Subscribe to AgileIQ via email

Your email:

Subscribe to our Newsletter

siq newsletter 180

AgileIQ Blog

Current Articles | RSS Feed RSS Feed

One Metric to Rule Them All and in the Darkness Bind Them

  
  
  

by Wes Williams

Agile metrics and measurementI think metrics and measurements are good when used in the correct way based on the context and team I am working with. I use metrics to help them see what their issues are. Once they see their issues, we use metrics to help us determine, as early as possible, if the changes we are making are having a positive or negative impact on those issues and the rest of the system.

Measurements ARE necessary to know that we are headed in the right direction.

There are plenty of articles out there about abusing metrics. I thought it well known that all metrics need to be balanced (e.g. code coverage going up and complexity going down), and of course they need to be trended to be useful.

Now I have a request to find one or two metrics to apply to all teams to determine how effective Agile and coaching are at improving the teams. Does someone really think that one or two metrics can be used to determine effectiveness?

All teams do not have the same highest priority issue(s). Teams with terrible user stories and acceptance criteria do not need the same metrics as a team trying to fix high coupling code issues.

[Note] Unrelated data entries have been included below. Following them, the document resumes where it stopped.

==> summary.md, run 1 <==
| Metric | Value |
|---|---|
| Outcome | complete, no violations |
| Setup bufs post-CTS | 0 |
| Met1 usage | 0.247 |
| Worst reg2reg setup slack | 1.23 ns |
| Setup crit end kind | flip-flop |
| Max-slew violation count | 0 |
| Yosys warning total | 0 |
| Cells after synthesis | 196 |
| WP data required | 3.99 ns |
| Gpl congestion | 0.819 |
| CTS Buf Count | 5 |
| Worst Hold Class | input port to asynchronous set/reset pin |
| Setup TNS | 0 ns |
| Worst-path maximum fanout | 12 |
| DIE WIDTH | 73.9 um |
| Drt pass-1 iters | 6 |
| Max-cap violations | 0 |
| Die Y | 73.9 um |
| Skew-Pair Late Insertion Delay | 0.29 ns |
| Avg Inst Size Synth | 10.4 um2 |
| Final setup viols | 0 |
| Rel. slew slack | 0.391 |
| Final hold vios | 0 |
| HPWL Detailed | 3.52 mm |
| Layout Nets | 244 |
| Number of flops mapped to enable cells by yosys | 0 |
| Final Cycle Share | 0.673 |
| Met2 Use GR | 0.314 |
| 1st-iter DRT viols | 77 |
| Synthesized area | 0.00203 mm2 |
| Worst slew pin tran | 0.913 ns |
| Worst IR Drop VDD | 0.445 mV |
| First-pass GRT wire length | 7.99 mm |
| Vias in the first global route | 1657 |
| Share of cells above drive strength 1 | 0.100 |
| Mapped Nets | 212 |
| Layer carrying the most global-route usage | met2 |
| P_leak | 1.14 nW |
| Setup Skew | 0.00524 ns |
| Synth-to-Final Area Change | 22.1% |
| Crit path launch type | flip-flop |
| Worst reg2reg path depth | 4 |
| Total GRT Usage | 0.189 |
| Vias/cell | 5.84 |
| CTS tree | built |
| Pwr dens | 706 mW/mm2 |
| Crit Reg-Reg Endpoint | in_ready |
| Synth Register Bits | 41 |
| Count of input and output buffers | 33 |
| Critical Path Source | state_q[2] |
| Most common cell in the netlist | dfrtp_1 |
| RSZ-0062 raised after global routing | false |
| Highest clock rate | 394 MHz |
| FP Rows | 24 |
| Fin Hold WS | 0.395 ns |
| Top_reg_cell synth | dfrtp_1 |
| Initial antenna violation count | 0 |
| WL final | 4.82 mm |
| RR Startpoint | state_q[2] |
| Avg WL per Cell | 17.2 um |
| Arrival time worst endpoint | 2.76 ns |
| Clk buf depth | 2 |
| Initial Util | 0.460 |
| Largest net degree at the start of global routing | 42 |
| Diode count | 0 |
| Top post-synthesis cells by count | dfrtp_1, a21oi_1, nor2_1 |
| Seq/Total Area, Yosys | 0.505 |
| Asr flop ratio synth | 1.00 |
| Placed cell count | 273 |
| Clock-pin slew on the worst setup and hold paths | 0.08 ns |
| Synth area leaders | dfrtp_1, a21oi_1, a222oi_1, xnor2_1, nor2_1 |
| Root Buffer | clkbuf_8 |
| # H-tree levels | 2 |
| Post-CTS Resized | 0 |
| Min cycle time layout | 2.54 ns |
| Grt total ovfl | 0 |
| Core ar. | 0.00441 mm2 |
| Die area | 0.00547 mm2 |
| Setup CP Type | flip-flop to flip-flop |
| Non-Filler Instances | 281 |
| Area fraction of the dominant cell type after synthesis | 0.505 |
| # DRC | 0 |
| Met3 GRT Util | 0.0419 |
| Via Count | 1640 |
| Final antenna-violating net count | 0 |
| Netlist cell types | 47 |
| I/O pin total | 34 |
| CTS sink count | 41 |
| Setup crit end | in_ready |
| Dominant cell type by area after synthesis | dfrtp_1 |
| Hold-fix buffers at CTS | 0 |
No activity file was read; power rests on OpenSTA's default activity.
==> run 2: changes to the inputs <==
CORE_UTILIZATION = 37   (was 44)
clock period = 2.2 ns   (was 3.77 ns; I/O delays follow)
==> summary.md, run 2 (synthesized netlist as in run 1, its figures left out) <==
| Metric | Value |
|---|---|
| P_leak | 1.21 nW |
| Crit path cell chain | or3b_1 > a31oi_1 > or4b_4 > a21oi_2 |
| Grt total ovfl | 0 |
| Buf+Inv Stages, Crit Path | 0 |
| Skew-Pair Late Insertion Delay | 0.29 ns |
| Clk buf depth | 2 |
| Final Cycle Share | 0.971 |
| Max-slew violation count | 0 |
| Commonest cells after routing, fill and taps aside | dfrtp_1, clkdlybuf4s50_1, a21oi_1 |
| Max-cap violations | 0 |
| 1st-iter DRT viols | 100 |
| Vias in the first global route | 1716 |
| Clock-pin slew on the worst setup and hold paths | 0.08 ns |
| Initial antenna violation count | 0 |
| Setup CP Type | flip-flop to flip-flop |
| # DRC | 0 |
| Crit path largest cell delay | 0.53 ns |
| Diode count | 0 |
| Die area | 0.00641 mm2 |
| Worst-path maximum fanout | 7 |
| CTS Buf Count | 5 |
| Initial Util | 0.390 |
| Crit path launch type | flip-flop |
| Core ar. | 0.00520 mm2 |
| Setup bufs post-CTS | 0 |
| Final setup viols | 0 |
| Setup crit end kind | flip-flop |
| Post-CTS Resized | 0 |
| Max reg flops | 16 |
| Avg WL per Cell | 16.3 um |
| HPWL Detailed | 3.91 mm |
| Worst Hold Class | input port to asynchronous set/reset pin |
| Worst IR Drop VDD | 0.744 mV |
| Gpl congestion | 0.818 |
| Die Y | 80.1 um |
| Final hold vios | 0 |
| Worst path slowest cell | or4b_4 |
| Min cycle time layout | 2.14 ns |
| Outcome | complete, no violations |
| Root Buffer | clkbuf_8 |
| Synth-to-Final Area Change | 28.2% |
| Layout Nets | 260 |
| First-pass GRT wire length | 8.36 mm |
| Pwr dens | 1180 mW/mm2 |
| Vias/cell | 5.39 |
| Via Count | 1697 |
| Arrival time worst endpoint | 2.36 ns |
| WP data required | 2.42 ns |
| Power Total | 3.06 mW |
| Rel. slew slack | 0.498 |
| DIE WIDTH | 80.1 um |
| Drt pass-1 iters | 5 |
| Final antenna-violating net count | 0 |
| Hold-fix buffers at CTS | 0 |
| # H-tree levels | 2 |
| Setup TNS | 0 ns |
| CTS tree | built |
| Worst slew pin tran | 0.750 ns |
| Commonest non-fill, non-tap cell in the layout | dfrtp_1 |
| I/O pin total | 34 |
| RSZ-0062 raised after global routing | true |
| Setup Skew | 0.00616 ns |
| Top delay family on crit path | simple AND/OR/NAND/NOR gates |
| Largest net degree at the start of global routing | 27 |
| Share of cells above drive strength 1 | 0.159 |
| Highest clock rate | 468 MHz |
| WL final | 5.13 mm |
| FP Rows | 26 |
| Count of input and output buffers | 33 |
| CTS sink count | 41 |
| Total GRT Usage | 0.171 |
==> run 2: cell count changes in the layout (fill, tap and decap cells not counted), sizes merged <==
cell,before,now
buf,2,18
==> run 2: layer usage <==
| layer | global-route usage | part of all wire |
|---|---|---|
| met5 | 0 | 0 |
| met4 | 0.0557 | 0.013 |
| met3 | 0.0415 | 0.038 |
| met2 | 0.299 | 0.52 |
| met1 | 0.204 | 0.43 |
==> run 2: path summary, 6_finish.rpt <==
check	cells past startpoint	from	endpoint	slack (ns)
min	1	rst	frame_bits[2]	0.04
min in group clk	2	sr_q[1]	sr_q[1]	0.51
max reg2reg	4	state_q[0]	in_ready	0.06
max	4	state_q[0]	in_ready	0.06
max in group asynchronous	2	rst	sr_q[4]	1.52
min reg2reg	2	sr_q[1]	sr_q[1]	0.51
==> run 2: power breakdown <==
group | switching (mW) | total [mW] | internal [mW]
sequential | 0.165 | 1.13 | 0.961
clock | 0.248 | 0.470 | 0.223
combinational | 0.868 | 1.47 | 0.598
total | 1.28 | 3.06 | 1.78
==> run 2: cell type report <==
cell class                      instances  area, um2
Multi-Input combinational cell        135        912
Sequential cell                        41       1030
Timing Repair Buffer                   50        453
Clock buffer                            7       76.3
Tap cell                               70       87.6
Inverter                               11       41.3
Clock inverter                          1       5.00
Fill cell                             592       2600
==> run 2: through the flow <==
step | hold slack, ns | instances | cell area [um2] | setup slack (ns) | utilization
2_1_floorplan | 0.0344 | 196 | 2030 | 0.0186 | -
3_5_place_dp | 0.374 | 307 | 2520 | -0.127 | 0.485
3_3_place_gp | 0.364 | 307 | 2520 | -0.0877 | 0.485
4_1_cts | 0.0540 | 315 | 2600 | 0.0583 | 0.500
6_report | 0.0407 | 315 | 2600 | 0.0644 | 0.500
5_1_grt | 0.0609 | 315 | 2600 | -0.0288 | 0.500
--- src/rtl/pipe_controller_if.sv ---
// Control bundle between the pipelined MIPS controller and its datapath.
// master: the controller (decodes instr_d, drives stage controls).
// slave:  the datapath (supplies instr_d, consumes controls).
interface pipe_controller_if;
    logic [31:0] instr_d;
    logic        stall;
    logic [2:0]  d_branch_op;
    logic        d_jump;
    logic        d_jr;
    logic        d_sign_ext;
    logic [2:0]  e_alu_op;
    logic        e_alu_src;
    logic [2:0]  e_md_op;
    logic        m_mem_write;
    logic [2:0]  m_mem_op;
    logic [4:0]  e_dst;
    logic [4:0]  m_dst;
    logic [4:0]  w_dst;
    logic [1:0]  m_reg_src;
    logic [1:0]  w_reg_src;
    logic        w_reg_write;
    logic        md_busy;

    modport master (
        input  instr_d,
        output stall, d_branch_op, d_jump, d_jr, d_sign_ext,
        output e_alu_op, e_alu_src, e_md_op, m_mem_write, m_mem_op,
        output e_dst, m_dst, w_dst, m_reg_src, w_reg_src, w_reg_write, md_busy
    );

    modport slave (
        output instr_d,
        input  stall, d_branch_op, d_jump, d_jr, d_sign_ext,
        input  e_alu_op, e_alu_src, e_md_op, m_mem_write, m_mem_op,
        input  e_dst, m_dst, w_dst, m_reg_src, w_reg_src, w_reg_write, md_busy
    );
endinterface
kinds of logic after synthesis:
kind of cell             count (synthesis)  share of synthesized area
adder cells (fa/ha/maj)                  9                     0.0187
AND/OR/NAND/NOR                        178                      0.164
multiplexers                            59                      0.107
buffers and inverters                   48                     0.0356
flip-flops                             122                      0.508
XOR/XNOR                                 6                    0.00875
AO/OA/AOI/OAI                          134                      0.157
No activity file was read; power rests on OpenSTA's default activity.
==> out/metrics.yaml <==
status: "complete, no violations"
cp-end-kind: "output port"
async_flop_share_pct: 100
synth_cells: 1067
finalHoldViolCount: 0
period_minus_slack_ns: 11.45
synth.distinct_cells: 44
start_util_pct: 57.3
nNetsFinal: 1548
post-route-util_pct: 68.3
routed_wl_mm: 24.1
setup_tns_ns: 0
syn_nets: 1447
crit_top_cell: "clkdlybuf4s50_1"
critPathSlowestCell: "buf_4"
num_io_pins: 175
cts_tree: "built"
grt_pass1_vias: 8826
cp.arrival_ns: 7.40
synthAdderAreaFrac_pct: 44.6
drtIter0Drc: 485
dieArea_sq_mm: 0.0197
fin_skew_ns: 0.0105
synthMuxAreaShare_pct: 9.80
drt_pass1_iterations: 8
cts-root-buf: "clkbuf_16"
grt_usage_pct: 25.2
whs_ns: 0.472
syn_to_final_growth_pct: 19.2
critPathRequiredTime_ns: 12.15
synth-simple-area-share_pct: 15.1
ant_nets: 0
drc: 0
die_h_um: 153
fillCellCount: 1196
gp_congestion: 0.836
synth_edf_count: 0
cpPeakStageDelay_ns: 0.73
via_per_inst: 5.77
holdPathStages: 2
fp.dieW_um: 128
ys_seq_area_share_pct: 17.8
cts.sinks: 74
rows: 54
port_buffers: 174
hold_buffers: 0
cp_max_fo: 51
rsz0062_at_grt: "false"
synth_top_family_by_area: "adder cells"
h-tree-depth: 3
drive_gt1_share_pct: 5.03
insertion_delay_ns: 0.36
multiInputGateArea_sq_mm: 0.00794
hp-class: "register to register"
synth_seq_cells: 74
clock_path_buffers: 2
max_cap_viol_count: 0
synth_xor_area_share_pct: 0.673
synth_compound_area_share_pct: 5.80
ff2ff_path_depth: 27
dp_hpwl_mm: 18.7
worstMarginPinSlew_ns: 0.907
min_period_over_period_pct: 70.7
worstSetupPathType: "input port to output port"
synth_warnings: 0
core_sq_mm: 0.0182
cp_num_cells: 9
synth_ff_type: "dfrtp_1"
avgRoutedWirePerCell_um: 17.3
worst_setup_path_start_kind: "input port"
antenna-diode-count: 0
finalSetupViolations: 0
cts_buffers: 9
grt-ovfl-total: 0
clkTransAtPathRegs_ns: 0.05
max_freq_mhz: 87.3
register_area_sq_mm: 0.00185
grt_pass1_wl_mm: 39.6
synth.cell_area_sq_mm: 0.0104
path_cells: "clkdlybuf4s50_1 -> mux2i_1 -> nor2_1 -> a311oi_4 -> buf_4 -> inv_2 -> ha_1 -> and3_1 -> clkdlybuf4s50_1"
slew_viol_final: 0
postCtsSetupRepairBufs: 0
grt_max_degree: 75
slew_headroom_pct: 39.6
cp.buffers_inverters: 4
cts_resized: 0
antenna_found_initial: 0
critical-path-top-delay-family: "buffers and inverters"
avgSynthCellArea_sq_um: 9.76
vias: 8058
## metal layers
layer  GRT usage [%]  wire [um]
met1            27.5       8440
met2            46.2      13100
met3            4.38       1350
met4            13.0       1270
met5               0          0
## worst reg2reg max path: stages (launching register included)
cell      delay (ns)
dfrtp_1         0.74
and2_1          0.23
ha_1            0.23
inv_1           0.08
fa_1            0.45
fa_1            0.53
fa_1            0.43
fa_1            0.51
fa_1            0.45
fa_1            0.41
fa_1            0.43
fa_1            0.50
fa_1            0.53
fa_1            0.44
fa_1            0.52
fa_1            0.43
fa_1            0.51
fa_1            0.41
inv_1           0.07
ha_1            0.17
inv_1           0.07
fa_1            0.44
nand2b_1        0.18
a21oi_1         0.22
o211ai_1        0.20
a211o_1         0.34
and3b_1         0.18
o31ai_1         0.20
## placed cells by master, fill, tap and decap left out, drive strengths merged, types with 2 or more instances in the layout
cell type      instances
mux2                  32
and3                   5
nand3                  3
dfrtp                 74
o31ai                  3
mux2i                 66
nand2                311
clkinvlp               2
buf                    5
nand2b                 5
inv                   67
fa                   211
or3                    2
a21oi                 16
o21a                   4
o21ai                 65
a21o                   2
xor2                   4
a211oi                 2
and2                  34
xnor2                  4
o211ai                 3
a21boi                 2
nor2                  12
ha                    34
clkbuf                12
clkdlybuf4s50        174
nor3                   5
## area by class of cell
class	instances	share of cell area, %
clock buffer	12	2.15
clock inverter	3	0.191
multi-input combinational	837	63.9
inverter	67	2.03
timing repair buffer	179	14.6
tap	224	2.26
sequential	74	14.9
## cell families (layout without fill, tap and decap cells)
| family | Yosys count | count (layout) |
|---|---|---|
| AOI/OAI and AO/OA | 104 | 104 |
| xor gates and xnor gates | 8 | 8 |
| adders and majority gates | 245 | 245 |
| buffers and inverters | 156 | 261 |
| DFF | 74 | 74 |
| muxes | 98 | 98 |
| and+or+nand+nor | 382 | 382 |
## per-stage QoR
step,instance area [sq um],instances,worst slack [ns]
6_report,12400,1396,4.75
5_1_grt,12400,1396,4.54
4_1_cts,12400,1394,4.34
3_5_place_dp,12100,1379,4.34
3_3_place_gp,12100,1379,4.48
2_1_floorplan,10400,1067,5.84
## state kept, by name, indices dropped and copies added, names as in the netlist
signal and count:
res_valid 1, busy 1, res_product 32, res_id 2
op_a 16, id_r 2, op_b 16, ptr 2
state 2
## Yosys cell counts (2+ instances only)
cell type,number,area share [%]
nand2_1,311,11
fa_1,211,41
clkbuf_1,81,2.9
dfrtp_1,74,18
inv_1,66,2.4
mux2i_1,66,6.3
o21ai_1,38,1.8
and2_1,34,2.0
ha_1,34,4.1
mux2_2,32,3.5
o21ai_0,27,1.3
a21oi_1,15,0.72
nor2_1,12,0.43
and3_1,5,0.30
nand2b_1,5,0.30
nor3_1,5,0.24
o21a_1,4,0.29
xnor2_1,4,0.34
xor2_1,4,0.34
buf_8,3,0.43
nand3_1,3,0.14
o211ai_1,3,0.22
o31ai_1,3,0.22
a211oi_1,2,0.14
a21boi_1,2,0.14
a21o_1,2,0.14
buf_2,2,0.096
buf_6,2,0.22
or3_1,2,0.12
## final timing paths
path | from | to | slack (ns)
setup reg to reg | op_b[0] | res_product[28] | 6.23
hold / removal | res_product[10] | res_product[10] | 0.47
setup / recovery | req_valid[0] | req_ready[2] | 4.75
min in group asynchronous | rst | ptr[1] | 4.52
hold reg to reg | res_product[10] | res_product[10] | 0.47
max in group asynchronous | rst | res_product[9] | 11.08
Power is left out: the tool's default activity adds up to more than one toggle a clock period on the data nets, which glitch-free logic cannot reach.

Ok, enough complaining! To help me, and I hope others, I want write about 1) the goals of specific metrics, 2) the dangers and abuses of those metrics, and 3) how to balance those metrics against each other.

Average Velocity trend

Goals:

  • Predictability!! What can be done by a specific date or when can something be completed.
  • Velocity is a capacity measure, NOT a productivity measure.
  • Velocity allows a team to know how much business value they can deliver over time.
  • Developing a consistent velocity allows for more accurate (i.e. predictable) release and iteration planning.

Possible abuses:

  • Calling this a measure of productivity. Focusing on velocity alone could even hurt productivity. Teams can artificially increase velocity in many ways: stop writing unit tests or acceptance tests, increase estimates, stop fixing story defects, and reduce customer collaboration, just to name a few.
  • Comparing velocity between teams. Velocity is a team value and not a global value. Many variables affect a team's velocity, including relative estimating base, support requirements, number of defects, political environment of the product or project, and more.
  • Calculating velocity by individual. This leads to a focus on individual performance vs. team performance (i.e. sub optimization).
  • Using velocity to commit to the content of an iteration when the value is not valid. Velocity is a simple concept and provides a lightweight measure, but it is also a very mature measure. To be useful it requires estimation maturity and the consistent application of this over a period of time by a stable team base. If it lacks these elements, its abuse can come at the hands of management or from the team, the latter occurring when a team makes assumption about the validity of the metric when, without the mature elements in place, it is not usable at all.

Balancing metrics:

  • Percentage of rework vs. stories done on average each iteration. This can help a team see how much of their work in each iteration is delivering new value to the team's customers.
  • Planned work vs. unplanned work trend. A lot of unplanned work will cause a team’s velocity to be of less value because it hinders the team's ability to plan. Having a low value for unplanned work will make the team’s planning more consistent and accurate.
  • Code quality metrics such as code test coverage, cyclomatic complexity, static error checking, and performance. A team that is increasing their velocity by not focusing on code quality is making a short term decision that will have a negative impact over time.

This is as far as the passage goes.